V/H/S/99 is a 2022 American found footage horror anthology film, and the fifth installment in the V/H/S franchise. The film features segments from Johannes Roberts, Vanessa & Joseph Winter, Maggie Levin, Tyler MacIntyre and Flying Lotus. It premiered September 16, 2022 in the Midnight Madness category of the 2022 Toronto International Film Festival. It was released as a Shudder Original Film on October 20, 2022. Upon its release, the film broke streaming records on Shudder and became the platform's most-viewed premiere, a title which was held by the earlier entry, V/H/S/94.

Plot 
The film is presented as a mixtape of five different narratives set in 1999. Unlike in the previous V/H/S entries, the film does not have an overarching frame narrative in between each short. Instead, short stop-motion animations of toy soldiers — made by Brady from "The Gawkers" — serve as interludes.

Shredding 

 Written and directed by Maggie Levin

R.A.C.K. — acronym for members Rachel, Ankur, Chris and Kaleb — are a punk rock band who love pulling pranks, and regularly record their antics on a web show that they host. For their latest video, the band decides to break into the Colony Underground, a former music venue that burned down three years prior in an electrical fire which claimed the lives of all four members of the punk band Bitch Cat, who died after being trampled during a chaotic stampede. The tape then transitions to a demo reel of Bitch Cat performing and being interviewed.

Returning to the main tape, R.A.C.K. enters the condemned venue. As the quartet explore the site, a reluctant Ankur, the unwilling recipient of the group's jokes, warns Rachel about his fear of the bhuta, having heard that they possess any person who defiles their resting place. Taking to the stage, they trick Ankur into believing they are being possessed. Unimpressed, Ankur storms off, declaring that he hopes the bhuta get them.

The three remaining members produce inflatable sex dolls filled with gelatin and proceed to stomp on them to re-enact the stampede that killed Bitch Cat. Suddenly, a ghostly voice tells the trio to get off her stage, just before Kaleb is snatched into the air. As Kaleb's bloody remains fall from above, Rachel and Chris attempt to escape. Bitch Cat, appearing as angry and zombified bhuta, seize the group's camera and film themselves as they dismember and decapitate the members of R.A.C.K. The tape glitches out to reveal the reanimated and crudely reconnected remains of R.A.C.K, now possessed by Bitch Cat, performing one of the latter group's old songs onstage as the tape ends.

Suicide Bid 

 Written and directed by Johannes Roberts

College freshman Lily is desperate to join Beta Sigma Eta, the most prestigious sorority on her campus. Lily performs a "suicide bid" – only applying to one sorority as her recruitment choice – risking potential alienation upon rejection. The effort appears to pay off, as Lily is invited out for a night on the town with the Beta Sigma Eta sisters. The sisters – headed by Annie – take Lily to a nearby graveyard where, as part of a hazing ritual, she is dared to spend the night buried inside a coffin. The sisters reveal that this is meant to recreate an urban legend wherein another freshman, Giltine, was dared to commit the same deed to enter the same sorority 20 years earlier, only to be forgotten by her classmates for a week. She was found to have vanished when the coffin was unearthed, rumored to have crawled into the underworld.
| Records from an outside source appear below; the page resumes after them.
**config.mk**
```make
export PLATFORM = sky130hd
export DESIGN_NAME = rmw_reconfig_seq
export DESIGN_NICKNAME = d
export VERILOG_FILES = /design/src/rtl/rmw_pkg.sv /design/src/rtl/rmw_seq_fsm.sv /design/src/rtl/rmw_bus_drive.sv /design/src/rtl/rmw_merge.sv /design/src/rtl/rmw_reconfig_seq.sv
export SDC_FILE = /design/constraint.sdc
export NUM_CORES = 1
export LEC_CHECK = 0
export CORE_UTILIZATION = 47
export CTS_BUF_LIST = sky130_fd_sc_hd__clkbuf_16
export DETAILED_ROUTE_END_ITERATION = 12
export HOLD_SLACK_MARGIN = 0.06
export PLACE_DENSITY = 0.82
export RECOVER_POWER = 25
export SLEW_MARGIN = 5
export SYNTH_ARGS = -nofsm -noshare
export SYNTH_HDL_FRONTEND = slang
export SYNTH_SLANG_ARGS = --single-unit
```
**constraint.sdc**
```tcl
create_clock -name clk -period 2.36 [get_ports clk]
set_clock_uncertainty 0.2 [all_clocks]
set_input_delay 0.708 -clock clk [delete_from_list [all_inputs] [get_ports clk]]
set_output_delay 0.708 -clock clk [all_outputs]
set_load 0.02 [all_outputs]
```
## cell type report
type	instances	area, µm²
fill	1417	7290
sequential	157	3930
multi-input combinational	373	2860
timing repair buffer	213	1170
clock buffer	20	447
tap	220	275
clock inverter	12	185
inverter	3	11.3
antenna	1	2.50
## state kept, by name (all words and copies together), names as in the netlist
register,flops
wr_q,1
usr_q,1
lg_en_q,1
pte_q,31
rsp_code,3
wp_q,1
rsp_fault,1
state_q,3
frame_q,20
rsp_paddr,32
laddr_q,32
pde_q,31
==> config.mk <==
export PLATFORM = sky130hd
export DESIGN_NAME = sar_adc_ctrl
export DESIGN_NICKNAME = d
export VERILOG_FILES = /design/src/rtl/sar_pkg.sv /design/src/rtl/sar_sequencer.sv /design/src/rtl/sar_datapath.sv /design/src/rtl/sar_readout.sv /design/src/rtl/sar_adc_ctrl.sv
export SDC_FILE = /design/constraint.sdc
export NUM_CORES = 1
export LEC_CHECK = 0
export BUFFER_PORTS_ARGS = -buffer_cell sky130_fd_sc_hd__buf_2
export CORE_UTILIZATION = 40
export DETAILED_ROUTE_END_ITERATION = 10
export HOLD_SLACK_MARGIN = 0.15
export PLACE_DENSITY = 0.68
export SLEW_MARGIN = 20
export SYNTH_ARGS = -nofsm -noshare
export SYNTH_HDL_FRONTEND = slang
export SYNTH_HIERARCHICAL = 1
export SYNTH_SLANG_ARGS = --single-unit
==> constraint.sdc <==
create_clock -name clk -period 4.6 [get_ports clk]
set_input_delay 0.46 -clock clk [delete_from_list [all_inputs] [get_ports clk]]
set_output_delay 0.46 -clock clk [all_outputs]
set_load 0.1 [all_outputs]
==> src/rtl/sar_pkg.sv <==
package sar_pkg;
    timeunit 1ns;
    timeprecision 1ps;

    typedef enum logic [1:0] {
        PH_IDLE   = 2'd0,
        PH_SETUP  = 2'd1,
        PH_TRIAL  = 2'd2,
        PH_FINISH = 2'd3
    } phase_e;

    // cycles per trial slot once the setup and finish cycles are removed
    function automatic int slot_cycles(input int total, input int trials);
        return (total - 2) / trials;
    endfunction

    function automatic int nibble_count(input int bits);
        return (bits + 3) / 4;
    endfunction
endpackage

==> src/rtl/sar_sequencer.sv <==
module sar_sequencer
    import sar_pkg::*;
#(
    parameter int RES_BITS    = 10,
    parameter int CONV_CYCLES = 62,
    parameter int CMP_CYCLES  = 8,
    parameter int IDX_W       = 4
) (
    input  logic             clk,
    input  logic             rst,
    input  logic             start,
    input  logic             cmp_mode,
    output phase_e           phase,
    output logic [IDX_W-1:0] bit_idx,
    output logic             mode_q,
    output logic             sample,
    output logic             finish
);
    timeunit 1ns;
    timeprecision 1ps;

    localparam int CONV_SLOT = slot_cycles(CONV_CYCLES, RES_BITS);
    localparam int CMP_SLOT  = slot_cycles(CMP_CYCLES, 1);
    localparam int MAX_SLOT  = (CONV_SLOT > CMP_SLOT) ? CONV_SLOT : CMP_SLOT;
    localparam int SLOT_W    = $clog2(MAX_SLOT + 1);
    localparam logic [SLOT_W-1:0] CONV_LAST = SLOT_W'(CONV_SLOT - 1);
    localparam logic [SLOT_W-1:0] CMP_LAST  = SLOT_W'(CMP_SLOT - 1);
    localparam logic [IDX_W-1:0]  TOP_IDX   = IDX_W'(RES_BITS - 1);

    logic [SLOT_W-1:0] slot_cnt;

    always_comb begin
        sample = (phase == PH_TRIAL) && (slot_cnt == (mode_q ? CMP_LAST : CONV_LAST));
        finish = (phase == PH_FINISH);
    end

    always_ff @(posedge clk) begin
        if (rst) begin
            phase    <= PH_IDLE;
            slot_cnt <= '0;
            bit_idx  <= '0;
            mode_q   <= 1'b0;
        end else if (start) begin
            phase    <= PH_SETUP;
            mode_q   <= cmp_mode;
            slot_cnt <= '0;
            bit_idx  <= TOP_IDX;
        end else begin
            case (phase)
                PH_SETUP: begin
                    phase    <= PH_TRIAL;
                    slot_cnt <= '0;
                end
                PH_TRIAL: begin
                    if (sample) begin
                        slot_cnt <= '0;
                        if (mode_q || bit_idx == '0) phase <= PH_FINISH;
                        else bit_idx <= bit_idx - 1'b1;
                    end else begin
                        slot_cnt <= slot_cnt + 1'b1;
                    end
                end
                PH_FINISH: phase <= PH_IDLE;
                default:   phase <= PH_IDLE;
            endcase
        end
    end


    finish_after_trial_chk: assert property (@(posedge clk) disable iff (rst)
        (phase == PH_FINISH) |-> ($past(phase) == PH_TRIAL));


    trial_after_setup_chk: assert property (@(posedge clk) disable iff (rst)
        ((phase == PH_SETUP) && !start) |=> (phase == PH_TRIAL) && (bit_idx == TOP_IDX));
endmodule

==> src/rtl/sar_datapath.sv <==
module sar_datapath
    import sar_pkg::*;
#(
    parameter int RES_BITS = 10,
    parameter int CMP_BITS = 8,
    parameter int IDX_W    = 4
) (
    input  logic                clk,
    input  logic                rst,
    input  logic                start,
    input  phase_e              phase,
    input  logic [IDX_W-1:0]    bit_idx,
    input  logic                mode_q,
    input  logic                sample,
    input  logic                finish,
    input  logic                cmp_in,
    input  logic [CMP_BITS-1:0] preset,
    output logic [RES_BITS-1:0] dac_code,
    output logic [RES_BITS-1:0] result,
    output logic                cmp_answer
);
    timeunit 1ns;
    timeprecision 1ps;

    localparam int PAD_W = RES_BITS - CMP_BITS;

    logic [RES_BITS-1:0] work;
    logic [RES_BITS-1:0] trial_mask;
    logic [RES_BITS-1:0] low_mask;
    logic [CMP_BITS-1:0] preset_q;

    always_comb begin
        trial_mask = '0;
        if (phase == PH_TRIAL && !mode_q) trial_mask = RES_BITS'(1) << bit_idx;
        low_mask = (trial_mask << 1) - RES_BITS'(1);
        dac_code = mode_q ? {preset_q, {PAD_W{1'b0}}} : (work | trial_mask);
    end

    always_ff @(posedge clk) begin
        if (rst) begin
            work       <= '0;
            result     <= '0;
            preset_q   <= '0;
            cmp_answer <= 1'b0;
        end else if (start) begin
            work     <= '0;
            preset_q <= preset;
        end else begin
            if (sample && !mode_q) work[bit_idx] <= cmp_in;
            if (sample && mode_q)  cmp_answer    <= cmp_in;
            if (finish && !mode_q) result        <= work;
        end
    end


    untried_bits_clear_chk: assert property (@(posedge clk) disable iff (rst)
        ((phase == PH_TRIAL) && !mode_q) |-> ((work & low_mask) == '0));


    result_kept_chk: assert property (@(posedge clk) disable iff (rst)
        (finish && mode_q && !start) |=> $stable(result));
endmodule

==> src/rtl/sar_readout.sv <==
module sar_readout
    import sar_pkg::*;
#(
    parameter int RES_BITS = 10,
    parameter int SEL_W    = 2
) (
    input  logic [RES_BITS-1:0] result,
    input  logic [SEL_W-1:0]    rd_sel,
    output logic [3:0]          rd_data
);
    timeunit 1ns;
    timeprecision 1ps;

    localparam int NIB   = nibble_count(RES_BITS);
    localparam int PAD_W = NIB * 4 - RES_BITS;

    logic [NIB*4-1:0] padded;

    generate
        if (PAD_W == 0) begin : g_nopad
            assign padded = result;
        end else begin : g_pad
            assign padded = {result, {PAD_W{1'b0}}};
        end
    endgenerate

    always_comb begin
        rd_data = 4'b0000;
        for (int k = 0; k < NIB; k++) begin
            if (rd_sel == SEL_W'(k)) rd_data = padded[(NIB-1-k)*4 +: 4];
        end
    end
endmodule
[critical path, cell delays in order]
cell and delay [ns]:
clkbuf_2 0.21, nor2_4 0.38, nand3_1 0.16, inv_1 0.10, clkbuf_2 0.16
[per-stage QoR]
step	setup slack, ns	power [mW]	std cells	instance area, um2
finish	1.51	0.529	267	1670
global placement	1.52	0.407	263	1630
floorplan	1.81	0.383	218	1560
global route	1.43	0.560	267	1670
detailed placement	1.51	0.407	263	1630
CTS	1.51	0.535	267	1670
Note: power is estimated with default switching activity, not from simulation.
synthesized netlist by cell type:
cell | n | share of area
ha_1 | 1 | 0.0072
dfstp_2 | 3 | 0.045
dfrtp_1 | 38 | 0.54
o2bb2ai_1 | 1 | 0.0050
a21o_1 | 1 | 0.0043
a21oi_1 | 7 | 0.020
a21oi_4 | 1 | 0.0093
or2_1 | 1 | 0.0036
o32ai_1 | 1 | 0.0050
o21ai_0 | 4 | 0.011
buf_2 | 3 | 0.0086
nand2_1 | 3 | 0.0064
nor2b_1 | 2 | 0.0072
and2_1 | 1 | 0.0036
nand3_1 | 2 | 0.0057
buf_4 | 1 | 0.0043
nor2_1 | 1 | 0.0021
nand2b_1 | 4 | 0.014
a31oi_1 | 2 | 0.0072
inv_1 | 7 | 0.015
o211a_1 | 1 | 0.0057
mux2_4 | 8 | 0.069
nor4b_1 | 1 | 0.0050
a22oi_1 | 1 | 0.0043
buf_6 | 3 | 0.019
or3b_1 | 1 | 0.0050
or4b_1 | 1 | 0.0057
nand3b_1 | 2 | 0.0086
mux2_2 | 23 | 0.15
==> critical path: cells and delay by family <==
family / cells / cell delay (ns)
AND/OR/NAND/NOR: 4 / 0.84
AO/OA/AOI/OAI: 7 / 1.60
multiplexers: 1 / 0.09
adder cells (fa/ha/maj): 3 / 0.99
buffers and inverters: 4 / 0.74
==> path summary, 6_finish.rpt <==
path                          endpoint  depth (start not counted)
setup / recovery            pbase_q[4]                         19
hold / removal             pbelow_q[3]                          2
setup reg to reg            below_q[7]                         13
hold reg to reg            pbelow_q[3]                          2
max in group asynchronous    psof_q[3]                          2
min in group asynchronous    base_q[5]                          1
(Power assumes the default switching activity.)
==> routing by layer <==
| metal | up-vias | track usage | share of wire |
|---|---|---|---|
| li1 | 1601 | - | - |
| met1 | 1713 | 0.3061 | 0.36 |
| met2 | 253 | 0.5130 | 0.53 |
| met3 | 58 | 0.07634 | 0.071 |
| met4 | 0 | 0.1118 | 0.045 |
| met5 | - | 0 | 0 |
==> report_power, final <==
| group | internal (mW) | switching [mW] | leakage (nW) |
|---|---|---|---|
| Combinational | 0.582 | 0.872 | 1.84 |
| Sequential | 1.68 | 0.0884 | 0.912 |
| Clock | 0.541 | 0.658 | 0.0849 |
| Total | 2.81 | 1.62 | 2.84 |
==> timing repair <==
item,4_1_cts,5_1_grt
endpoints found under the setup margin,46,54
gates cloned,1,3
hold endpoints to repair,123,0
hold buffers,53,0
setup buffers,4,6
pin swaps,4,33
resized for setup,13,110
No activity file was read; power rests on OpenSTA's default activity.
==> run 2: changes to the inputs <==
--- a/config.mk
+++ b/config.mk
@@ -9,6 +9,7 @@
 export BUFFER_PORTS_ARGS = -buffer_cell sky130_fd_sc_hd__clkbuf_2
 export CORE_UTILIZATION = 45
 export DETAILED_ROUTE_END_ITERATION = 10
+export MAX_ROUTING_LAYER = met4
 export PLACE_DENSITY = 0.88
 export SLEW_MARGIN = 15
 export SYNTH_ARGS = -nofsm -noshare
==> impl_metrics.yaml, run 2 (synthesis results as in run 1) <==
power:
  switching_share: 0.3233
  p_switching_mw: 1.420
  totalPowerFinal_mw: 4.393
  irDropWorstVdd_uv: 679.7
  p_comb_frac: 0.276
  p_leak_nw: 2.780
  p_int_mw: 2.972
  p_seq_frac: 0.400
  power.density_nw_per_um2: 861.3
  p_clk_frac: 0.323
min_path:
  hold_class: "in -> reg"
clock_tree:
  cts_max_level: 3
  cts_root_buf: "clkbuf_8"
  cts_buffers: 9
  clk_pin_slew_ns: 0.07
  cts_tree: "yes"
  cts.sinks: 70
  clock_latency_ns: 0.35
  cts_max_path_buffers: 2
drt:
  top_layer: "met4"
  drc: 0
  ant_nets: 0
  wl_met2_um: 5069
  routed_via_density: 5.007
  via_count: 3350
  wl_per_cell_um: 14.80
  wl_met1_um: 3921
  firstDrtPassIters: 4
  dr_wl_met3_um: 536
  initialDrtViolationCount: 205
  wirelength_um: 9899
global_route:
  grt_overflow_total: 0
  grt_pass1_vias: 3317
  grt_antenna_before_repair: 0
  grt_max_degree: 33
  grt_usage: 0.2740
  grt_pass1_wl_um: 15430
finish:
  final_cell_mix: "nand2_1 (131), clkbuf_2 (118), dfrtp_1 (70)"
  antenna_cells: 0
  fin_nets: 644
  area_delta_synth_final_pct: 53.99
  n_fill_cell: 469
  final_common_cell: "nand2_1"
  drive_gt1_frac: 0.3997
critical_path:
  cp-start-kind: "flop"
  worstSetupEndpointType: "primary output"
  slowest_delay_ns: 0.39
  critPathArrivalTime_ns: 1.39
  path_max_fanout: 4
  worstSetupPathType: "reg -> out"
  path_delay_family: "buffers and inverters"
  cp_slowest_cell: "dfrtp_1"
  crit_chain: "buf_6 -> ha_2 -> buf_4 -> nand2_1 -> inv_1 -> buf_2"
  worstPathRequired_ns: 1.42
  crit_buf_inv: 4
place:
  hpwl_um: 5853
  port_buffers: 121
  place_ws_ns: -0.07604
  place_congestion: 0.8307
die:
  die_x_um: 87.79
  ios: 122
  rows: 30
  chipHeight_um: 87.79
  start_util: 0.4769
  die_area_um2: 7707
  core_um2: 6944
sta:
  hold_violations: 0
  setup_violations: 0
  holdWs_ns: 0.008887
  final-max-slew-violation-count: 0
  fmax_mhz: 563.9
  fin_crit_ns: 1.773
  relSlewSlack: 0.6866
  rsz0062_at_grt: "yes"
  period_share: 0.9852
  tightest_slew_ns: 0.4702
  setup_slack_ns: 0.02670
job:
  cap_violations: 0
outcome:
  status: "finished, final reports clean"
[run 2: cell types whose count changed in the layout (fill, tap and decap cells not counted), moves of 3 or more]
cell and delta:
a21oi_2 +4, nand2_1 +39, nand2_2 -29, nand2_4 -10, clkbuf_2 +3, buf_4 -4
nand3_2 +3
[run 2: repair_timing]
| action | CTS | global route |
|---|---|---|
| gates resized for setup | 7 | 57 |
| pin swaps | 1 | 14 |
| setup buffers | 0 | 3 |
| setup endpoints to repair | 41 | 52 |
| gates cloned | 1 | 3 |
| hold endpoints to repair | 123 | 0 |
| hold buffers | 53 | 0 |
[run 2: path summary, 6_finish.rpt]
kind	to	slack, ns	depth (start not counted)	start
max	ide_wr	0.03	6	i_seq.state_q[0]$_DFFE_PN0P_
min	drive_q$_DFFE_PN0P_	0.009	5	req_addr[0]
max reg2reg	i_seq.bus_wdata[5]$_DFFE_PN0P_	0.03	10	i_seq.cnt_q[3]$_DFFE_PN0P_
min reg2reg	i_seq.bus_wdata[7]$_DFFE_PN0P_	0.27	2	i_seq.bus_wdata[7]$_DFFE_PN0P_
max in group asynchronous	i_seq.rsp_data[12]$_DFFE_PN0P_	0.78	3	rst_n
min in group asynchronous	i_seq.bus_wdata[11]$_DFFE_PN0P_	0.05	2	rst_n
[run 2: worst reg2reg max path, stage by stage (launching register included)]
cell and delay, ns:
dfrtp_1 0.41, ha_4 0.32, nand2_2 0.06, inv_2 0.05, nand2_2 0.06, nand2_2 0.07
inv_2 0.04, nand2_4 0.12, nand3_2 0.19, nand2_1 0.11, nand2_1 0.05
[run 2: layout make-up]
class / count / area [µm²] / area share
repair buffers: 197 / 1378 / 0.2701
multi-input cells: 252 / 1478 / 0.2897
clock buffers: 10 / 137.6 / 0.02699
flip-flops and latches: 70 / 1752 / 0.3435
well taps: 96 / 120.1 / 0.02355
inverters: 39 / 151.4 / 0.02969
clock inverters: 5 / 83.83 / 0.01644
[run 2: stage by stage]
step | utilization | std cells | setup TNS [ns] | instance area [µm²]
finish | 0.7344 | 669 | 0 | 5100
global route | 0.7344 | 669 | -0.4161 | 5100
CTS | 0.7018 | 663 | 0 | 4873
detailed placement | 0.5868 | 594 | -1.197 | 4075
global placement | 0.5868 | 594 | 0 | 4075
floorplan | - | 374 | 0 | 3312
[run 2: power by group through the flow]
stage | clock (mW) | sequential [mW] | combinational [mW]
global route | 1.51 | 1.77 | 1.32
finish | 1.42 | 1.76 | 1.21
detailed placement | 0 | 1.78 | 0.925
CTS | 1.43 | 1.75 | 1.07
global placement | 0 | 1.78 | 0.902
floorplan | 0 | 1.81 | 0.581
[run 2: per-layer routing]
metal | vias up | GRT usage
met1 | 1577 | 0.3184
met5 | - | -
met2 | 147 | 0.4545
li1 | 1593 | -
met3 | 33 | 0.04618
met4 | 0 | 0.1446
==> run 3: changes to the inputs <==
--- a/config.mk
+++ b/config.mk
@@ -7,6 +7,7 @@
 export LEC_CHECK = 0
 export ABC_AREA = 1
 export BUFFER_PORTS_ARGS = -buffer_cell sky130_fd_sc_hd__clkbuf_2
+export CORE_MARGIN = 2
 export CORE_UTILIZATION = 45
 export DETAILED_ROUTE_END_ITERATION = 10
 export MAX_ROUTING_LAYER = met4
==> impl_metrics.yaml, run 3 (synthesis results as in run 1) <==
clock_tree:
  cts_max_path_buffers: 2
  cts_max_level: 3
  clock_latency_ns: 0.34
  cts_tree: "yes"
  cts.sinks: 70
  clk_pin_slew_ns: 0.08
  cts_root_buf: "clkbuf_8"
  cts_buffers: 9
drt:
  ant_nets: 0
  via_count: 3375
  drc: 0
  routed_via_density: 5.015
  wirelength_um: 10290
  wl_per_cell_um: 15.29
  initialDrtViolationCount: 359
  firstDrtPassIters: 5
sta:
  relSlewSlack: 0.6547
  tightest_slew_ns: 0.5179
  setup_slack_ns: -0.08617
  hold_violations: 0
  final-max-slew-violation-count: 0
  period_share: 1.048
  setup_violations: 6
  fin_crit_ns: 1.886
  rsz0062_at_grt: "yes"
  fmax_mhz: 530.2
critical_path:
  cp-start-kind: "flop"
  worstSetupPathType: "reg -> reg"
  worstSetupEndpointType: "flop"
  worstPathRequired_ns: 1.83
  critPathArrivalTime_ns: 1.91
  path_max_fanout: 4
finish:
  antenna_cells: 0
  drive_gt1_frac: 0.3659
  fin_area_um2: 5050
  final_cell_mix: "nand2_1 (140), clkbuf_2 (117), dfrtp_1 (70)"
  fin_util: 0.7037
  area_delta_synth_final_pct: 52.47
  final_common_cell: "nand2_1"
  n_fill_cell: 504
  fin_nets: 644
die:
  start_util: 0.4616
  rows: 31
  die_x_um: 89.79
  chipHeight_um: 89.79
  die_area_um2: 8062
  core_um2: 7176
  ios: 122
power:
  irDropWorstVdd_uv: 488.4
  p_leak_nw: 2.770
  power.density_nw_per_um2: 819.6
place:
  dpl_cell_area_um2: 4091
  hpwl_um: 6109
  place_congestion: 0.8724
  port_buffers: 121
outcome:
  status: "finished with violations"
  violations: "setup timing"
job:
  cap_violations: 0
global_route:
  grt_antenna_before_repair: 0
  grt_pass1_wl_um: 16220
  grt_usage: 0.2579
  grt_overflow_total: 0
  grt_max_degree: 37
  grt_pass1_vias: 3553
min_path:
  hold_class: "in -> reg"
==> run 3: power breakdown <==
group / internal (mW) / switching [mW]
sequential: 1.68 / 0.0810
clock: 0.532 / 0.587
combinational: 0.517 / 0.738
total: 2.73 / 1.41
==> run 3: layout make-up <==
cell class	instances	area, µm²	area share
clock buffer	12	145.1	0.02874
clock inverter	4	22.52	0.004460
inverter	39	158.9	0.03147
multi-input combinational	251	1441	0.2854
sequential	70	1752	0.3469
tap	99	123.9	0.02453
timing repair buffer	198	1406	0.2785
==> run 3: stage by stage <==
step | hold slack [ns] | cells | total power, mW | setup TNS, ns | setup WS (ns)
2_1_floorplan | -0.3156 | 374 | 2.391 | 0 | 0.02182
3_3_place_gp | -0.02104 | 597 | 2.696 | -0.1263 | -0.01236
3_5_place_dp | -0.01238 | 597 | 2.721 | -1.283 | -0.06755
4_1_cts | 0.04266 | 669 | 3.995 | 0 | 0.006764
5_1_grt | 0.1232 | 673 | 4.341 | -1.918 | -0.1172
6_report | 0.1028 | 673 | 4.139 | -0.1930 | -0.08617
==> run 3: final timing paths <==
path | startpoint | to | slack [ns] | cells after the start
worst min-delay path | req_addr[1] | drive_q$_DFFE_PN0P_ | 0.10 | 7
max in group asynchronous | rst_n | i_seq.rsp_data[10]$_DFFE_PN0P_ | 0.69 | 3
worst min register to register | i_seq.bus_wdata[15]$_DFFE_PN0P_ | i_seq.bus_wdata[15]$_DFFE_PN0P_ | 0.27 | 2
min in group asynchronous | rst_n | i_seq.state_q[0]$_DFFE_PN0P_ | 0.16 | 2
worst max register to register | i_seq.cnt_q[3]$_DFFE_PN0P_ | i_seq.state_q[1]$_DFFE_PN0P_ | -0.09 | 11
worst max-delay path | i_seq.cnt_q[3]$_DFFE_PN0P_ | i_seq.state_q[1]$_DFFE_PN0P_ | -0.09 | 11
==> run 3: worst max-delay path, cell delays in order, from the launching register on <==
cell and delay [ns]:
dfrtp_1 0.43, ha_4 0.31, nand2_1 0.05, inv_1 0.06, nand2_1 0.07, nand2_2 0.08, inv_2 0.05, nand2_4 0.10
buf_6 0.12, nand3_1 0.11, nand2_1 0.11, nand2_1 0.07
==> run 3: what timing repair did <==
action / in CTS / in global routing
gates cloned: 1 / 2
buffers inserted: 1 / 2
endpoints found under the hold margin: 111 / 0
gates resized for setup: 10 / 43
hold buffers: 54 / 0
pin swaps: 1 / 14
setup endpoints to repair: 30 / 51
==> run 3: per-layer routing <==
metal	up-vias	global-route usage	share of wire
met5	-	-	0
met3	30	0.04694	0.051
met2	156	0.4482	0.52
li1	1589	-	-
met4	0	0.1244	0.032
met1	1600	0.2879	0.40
Lily enters the coffin with a box, whose contents she is told will provide reassurance if her resolve falters, and a video camera to film her ordeal. The sisters begin pranking her by knocking on her coffin. She opens the box to discover it contains several large spiders. Lily rings the bell that the sisters set up in the event of an emergency, demanding to be let out. A sudden rainstorm commences just as police arrive to investigate the noise. Fearing expulsion for the hazing, the sisters flee and agree to exhume Lily in the morning. The cops leave, unable to hear Lily's muffled cries for help. The coffin is slowly flooded by rainwater. When the flooding stops, a ghoul suddenly breaks through the coffin and attacks Lily.

The next morning, the sorority sisters find the grave flooded and an empty coffin. They agree to never speak of the incident. That night, the sisters awaken, buried in coffins. Lily, now a ghoul herself, appears with Giltine in Annie's coffin and tells Annie that she has made a deal with Giltine, offering the sorority sisters to her as replacement victims if she spares her soul. The two then attack as the sorority sisters scream in terror.

Ozzy's Dungeon 

Written by Zoe Cooper and Flying Lotus, directed by Flying Lotus

Ozzy's Dungeon is a children's game show where young contestants participate in physical challenges for a chance to descend into the titular dungeon and meet Ozzy, who will allow the winner to be granted a wish. During the final, unbeaten challenge, the enthusiastic Donna, whose wish is to help her poverty-stricken family leave their run-down neighborhood, is brutally and permanently crippled by her rival contestant, losing the show after the host doesn't stop the challenge so her injury can be tended to.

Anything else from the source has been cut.